Task to complete: Below are entries. Reproduce exactly the lines between the line holding "# Layout flow." and the line holding "# pattern_rom on", inclusive, and only those.
[Start of Attachment]
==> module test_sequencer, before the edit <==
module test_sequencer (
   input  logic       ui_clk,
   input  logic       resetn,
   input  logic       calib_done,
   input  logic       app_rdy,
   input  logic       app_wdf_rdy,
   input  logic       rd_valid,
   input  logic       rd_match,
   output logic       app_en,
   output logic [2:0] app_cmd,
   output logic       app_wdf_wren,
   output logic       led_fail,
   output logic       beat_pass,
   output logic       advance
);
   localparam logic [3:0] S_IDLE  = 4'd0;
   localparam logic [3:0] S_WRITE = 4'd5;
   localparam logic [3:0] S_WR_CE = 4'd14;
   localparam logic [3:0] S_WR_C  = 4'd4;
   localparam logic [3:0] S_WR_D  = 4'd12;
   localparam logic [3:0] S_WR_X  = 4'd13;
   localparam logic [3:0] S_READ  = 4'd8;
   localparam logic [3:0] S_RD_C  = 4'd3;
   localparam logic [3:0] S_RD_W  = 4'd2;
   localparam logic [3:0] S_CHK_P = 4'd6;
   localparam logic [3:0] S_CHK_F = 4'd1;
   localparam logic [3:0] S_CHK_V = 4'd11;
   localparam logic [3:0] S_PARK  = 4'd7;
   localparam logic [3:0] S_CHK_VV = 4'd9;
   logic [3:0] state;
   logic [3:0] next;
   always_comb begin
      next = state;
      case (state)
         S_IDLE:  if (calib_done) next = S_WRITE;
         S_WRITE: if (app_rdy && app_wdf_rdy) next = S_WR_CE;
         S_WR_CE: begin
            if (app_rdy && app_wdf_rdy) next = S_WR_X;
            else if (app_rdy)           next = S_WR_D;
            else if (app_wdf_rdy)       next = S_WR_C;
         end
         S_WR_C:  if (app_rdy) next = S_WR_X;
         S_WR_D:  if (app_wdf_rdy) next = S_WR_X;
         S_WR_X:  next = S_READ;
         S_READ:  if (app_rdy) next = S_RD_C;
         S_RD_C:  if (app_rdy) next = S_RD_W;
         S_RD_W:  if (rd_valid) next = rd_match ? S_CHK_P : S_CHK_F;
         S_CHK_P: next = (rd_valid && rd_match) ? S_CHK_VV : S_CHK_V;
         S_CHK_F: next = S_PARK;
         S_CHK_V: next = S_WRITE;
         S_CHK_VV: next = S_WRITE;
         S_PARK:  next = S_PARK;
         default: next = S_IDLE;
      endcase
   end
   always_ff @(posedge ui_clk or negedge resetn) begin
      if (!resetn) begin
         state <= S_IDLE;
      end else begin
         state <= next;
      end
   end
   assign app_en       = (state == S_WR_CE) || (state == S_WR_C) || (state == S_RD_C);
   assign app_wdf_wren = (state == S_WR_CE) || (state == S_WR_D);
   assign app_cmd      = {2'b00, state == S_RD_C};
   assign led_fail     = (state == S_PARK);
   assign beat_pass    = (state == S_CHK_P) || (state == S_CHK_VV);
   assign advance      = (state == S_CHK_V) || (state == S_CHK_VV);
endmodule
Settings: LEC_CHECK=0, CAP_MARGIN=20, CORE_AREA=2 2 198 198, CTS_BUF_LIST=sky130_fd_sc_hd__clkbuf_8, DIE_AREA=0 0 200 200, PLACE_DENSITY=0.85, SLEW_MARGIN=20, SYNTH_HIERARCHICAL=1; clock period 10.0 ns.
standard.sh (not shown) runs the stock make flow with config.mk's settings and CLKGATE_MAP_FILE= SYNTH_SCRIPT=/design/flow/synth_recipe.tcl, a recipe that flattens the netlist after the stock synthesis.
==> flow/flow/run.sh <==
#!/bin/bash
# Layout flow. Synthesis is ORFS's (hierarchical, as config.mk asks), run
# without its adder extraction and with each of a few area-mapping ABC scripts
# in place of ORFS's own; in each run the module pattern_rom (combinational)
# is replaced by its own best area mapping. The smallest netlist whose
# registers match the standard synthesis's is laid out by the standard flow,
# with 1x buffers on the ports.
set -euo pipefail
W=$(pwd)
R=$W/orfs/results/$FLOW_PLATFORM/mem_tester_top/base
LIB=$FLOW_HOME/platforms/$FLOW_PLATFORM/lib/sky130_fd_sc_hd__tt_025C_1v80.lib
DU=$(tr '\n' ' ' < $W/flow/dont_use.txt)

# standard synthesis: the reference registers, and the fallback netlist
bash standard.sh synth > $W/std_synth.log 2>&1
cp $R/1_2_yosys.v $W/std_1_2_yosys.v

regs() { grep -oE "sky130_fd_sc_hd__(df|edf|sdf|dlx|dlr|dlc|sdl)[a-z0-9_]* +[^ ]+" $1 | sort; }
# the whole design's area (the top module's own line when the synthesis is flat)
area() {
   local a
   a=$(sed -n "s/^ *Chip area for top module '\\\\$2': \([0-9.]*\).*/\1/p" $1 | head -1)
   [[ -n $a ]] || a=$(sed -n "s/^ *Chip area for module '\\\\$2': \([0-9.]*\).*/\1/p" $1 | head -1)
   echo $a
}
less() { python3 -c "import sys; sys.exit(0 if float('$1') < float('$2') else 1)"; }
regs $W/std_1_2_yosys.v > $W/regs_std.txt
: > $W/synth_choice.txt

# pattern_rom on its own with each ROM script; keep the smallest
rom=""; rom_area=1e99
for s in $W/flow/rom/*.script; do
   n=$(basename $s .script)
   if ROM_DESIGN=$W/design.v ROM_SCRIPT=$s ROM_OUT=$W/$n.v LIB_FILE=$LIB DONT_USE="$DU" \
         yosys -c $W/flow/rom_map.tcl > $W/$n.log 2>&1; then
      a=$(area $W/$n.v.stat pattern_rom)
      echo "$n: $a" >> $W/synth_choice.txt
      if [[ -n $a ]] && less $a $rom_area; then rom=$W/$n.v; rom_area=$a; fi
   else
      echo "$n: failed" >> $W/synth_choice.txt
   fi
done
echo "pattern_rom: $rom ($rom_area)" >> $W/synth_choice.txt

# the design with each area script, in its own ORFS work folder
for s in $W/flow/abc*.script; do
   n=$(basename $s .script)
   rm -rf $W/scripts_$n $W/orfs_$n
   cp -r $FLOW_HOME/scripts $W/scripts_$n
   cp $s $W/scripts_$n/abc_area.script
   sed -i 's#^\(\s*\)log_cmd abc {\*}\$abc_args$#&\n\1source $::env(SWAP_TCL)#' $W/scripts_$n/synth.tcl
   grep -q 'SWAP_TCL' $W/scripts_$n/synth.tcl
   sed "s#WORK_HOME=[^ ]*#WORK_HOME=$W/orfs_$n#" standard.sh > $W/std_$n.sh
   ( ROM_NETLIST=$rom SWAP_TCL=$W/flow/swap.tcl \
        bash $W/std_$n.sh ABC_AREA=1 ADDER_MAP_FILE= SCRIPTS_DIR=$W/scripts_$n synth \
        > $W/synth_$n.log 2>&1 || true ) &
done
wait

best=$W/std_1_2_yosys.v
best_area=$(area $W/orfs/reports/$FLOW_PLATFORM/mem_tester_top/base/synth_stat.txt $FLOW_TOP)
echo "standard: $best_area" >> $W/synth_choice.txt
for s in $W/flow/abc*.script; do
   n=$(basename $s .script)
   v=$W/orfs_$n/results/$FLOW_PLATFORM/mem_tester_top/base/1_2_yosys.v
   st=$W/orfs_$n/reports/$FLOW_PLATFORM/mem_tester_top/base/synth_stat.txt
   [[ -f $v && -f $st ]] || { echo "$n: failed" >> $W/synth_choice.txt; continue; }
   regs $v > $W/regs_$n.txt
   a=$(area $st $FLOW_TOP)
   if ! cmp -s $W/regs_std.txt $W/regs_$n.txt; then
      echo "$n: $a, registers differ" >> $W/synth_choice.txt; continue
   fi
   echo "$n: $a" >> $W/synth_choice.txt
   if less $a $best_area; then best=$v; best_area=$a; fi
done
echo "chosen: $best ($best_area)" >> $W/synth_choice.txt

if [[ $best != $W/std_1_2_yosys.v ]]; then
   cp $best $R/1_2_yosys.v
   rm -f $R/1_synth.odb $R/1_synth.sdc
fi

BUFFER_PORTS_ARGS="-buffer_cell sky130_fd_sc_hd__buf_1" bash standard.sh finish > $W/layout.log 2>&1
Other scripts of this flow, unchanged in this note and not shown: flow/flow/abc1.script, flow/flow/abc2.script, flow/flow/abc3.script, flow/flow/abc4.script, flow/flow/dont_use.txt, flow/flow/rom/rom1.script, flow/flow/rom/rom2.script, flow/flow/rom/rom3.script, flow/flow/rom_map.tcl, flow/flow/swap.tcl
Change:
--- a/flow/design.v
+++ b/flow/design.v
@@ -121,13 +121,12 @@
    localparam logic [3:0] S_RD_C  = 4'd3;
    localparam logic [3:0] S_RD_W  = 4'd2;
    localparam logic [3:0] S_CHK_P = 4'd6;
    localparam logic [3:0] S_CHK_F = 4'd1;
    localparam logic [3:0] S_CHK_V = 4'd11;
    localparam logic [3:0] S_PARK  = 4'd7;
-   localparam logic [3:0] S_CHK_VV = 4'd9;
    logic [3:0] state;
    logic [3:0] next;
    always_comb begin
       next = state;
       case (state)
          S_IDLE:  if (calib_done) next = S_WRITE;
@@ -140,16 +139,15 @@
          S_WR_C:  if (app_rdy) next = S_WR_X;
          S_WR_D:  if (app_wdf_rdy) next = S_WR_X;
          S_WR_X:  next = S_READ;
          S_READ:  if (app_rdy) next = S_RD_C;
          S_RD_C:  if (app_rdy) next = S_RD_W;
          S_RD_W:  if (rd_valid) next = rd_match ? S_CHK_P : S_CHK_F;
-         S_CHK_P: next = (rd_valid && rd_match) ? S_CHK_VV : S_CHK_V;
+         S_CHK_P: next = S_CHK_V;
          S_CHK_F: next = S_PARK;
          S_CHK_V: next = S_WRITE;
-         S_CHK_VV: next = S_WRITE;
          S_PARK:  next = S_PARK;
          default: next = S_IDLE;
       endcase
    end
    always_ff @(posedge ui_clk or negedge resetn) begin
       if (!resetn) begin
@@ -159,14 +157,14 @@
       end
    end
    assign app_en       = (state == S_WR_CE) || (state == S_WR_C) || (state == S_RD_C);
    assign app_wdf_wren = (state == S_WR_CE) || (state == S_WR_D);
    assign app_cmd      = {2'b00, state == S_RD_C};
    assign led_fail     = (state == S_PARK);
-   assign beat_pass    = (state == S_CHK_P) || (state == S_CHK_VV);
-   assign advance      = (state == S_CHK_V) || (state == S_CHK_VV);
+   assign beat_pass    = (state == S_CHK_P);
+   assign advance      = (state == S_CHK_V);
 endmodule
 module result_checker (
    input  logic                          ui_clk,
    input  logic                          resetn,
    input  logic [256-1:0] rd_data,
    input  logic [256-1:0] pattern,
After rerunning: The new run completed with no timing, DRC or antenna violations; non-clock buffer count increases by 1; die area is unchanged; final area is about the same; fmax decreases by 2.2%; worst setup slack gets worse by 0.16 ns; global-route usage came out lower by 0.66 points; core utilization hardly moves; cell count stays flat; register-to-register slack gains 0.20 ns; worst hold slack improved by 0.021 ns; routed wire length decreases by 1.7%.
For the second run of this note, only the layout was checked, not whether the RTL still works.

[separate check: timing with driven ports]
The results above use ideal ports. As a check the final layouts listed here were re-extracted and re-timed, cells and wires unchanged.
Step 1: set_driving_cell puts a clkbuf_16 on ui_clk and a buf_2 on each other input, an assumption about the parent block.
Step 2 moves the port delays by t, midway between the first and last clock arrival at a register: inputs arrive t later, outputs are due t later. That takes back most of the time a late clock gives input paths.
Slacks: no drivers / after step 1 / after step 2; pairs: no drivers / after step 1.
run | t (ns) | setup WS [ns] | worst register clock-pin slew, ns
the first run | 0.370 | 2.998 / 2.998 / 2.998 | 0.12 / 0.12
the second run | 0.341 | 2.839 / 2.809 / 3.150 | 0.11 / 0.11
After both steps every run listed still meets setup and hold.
[End of Attachment]
Answer:
# Layout flow. Synthesis is ORFS's (hierarchical, as config.mk asks), run
# without its adder extraction and with each of a few area-mapping ABC scripts
# in place of ORFS's own; in each run the module pattern_rom (combinational)
# is replaced by its own best area mapping. The smallest netlist whose
# registers match the standard synthesis's is laid out by the standard flow,
# with 1x buffers on the ports.
set -euo pipefail
W=$(pwd)
R=$W/orfs/results/$FLOW_PLATFORM/mem_tester_top/base
LIB=$FLOW_HOME/platforms/$FLOW_PLATFORM/lib/sky130_fd_sc_hd__tt_025C_1v80.lib
DU=$(tr '\n' ' ' < $W/flow/dont_use.txt)

# standard synthesis: the reference registers, and the fallback netlist
bash standard.sh synth > $W/std_synth.log 2>&1
cp $R/1_2_yosys.v $W/std_1_2_yosys.v

regs() { grep -oE "sky130_fd_sc_hd__(df|edf|sdf|dlx|dlr|dlc|sdl)[a-z0-9_]* +[^ ]+" $1 | sort; }
# the whole design's area (the top module's own line when the synthesis is flat)
area() {
   local a
   a=$(sed -n "s/^ *Chip area for top module '\\\\$2': \([0-9.]*\).*/\1/p" $1 | head -1)
   [[ -n $a ]] || a=$(sed -n "s/^ *Chip area for module '\\\\$2': \([0-9.]*\).*/\1/p" $1 | head -1)
   echo $a
}
less() { python3 -c "import sys; sys.exit(0 if float('$1') < float('$2') else 1)"; }
regs $W/std_1_2_yosys.v > $W/regs_std.txt
: > $W/synth_choice.txt

# pattern_rom on its own with each ROM script; keep the smallest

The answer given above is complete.